** RECORDS FOR THIS EXERCISE **
+ + + + + + +

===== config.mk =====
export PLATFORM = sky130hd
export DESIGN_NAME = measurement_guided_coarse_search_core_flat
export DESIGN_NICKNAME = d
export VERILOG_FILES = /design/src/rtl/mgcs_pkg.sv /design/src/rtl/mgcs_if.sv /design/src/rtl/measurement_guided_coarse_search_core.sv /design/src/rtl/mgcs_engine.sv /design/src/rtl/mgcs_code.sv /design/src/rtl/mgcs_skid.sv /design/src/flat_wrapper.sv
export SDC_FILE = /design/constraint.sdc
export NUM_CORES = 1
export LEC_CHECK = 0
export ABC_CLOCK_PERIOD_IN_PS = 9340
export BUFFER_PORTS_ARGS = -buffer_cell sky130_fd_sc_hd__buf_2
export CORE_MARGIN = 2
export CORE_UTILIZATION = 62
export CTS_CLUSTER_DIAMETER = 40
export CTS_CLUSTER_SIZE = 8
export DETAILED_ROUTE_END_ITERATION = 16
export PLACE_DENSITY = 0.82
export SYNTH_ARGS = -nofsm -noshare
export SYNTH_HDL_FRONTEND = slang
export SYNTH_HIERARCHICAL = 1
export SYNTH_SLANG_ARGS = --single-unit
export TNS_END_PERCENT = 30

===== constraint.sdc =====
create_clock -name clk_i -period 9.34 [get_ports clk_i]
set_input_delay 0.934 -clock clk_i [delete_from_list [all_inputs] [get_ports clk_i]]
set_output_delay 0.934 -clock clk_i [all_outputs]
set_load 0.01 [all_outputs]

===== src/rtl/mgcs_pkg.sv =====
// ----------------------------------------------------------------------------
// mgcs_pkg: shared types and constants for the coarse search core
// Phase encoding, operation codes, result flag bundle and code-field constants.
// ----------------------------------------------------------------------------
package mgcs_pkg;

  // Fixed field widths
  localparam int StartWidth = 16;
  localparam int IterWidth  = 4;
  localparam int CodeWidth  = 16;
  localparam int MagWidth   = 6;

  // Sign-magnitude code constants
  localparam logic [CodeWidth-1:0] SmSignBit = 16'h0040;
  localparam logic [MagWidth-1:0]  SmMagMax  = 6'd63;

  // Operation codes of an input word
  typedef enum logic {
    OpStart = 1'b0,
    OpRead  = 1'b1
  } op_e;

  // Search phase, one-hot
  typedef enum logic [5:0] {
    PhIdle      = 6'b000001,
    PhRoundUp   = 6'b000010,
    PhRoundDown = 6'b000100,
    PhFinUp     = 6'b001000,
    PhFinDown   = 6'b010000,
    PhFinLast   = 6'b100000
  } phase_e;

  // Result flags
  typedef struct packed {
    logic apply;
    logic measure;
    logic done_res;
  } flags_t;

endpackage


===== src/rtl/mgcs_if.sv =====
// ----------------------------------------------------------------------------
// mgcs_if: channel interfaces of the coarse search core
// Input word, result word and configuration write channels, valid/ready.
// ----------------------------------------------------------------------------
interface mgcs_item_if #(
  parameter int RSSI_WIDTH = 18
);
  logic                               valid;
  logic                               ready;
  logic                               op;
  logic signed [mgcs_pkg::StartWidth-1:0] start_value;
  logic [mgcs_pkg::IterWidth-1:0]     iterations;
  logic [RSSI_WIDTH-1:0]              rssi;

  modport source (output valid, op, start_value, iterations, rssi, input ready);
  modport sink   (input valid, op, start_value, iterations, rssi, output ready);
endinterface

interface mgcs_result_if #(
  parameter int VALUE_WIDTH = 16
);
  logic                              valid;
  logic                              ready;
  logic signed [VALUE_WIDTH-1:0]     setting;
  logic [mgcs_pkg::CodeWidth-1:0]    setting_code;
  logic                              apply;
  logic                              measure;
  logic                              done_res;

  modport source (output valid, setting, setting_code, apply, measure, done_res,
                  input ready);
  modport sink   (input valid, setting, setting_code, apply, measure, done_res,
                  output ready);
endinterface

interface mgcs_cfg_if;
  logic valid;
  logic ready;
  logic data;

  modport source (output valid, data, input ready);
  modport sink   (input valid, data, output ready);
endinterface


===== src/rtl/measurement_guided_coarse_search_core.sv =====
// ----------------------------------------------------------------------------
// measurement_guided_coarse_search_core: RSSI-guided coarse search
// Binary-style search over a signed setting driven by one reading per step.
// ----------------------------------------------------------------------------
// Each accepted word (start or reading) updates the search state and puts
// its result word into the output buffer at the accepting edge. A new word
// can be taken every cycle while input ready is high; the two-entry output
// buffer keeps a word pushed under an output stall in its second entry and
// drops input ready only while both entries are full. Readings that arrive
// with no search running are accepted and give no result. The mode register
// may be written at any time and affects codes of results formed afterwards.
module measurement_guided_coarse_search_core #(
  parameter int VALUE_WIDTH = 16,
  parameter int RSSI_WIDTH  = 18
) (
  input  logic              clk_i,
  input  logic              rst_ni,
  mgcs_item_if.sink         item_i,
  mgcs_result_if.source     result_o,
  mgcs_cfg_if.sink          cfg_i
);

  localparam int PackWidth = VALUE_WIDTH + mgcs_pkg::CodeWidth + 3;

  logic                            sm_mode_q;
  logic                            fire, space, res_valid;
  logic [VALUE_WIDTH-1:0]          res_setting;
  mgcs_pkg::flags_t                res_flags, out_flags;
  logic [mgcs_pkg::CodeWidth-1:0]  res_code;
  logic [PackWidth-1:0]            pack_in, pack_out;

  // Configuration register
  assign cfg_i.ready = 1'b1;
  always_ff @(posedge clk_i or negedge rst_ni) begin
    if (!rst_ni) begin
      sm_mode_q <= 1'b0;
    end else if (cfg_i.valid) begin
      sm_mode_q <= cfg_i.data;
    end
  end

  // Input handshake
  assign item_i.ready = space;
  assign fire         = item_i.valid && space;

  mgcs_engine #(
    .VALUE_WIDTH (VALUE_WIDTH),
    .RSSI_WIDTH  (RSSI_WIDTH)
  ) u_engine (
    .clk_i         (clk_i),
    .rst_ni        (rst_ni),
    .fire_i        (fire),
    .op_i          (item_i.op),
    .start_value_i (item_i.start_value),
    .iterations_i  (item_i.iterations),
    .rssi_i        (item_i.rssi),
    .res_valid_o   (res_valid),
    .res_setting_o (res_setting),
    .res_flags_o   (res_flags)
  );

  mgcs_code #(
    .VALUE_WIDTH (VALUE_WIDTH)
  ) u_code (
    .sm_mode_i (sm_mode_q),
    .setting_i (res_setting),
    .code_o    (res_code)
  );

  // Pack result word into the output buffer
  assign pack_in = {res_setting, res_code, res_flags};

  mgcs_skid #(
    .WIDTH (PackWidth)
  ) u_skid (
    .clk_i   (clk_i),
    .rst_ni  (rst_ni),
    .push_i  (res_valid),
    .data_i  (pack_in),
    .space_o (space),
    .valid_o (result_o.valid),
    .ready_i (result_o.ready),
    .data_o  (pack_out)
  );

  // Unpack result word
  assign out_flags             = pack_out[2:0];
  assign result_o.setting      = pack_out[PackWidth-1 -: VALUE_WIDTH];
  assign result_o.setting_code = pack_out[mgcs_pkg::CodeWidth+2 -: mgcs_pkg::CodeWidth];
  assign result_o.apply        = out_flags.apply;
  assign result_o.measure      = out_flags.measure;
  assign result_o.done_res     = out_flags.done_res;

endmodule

+ + + + + + +

** TRY IT **
Lines that contain the string "begin" should be copied from the material above.

** OUTPUT FOR THIS TASK **
  always_ff @(posedge clk_i or negedge rst_ni) begin
    if (!rst_ni) begin
    end else if (cfg_i.valid) begin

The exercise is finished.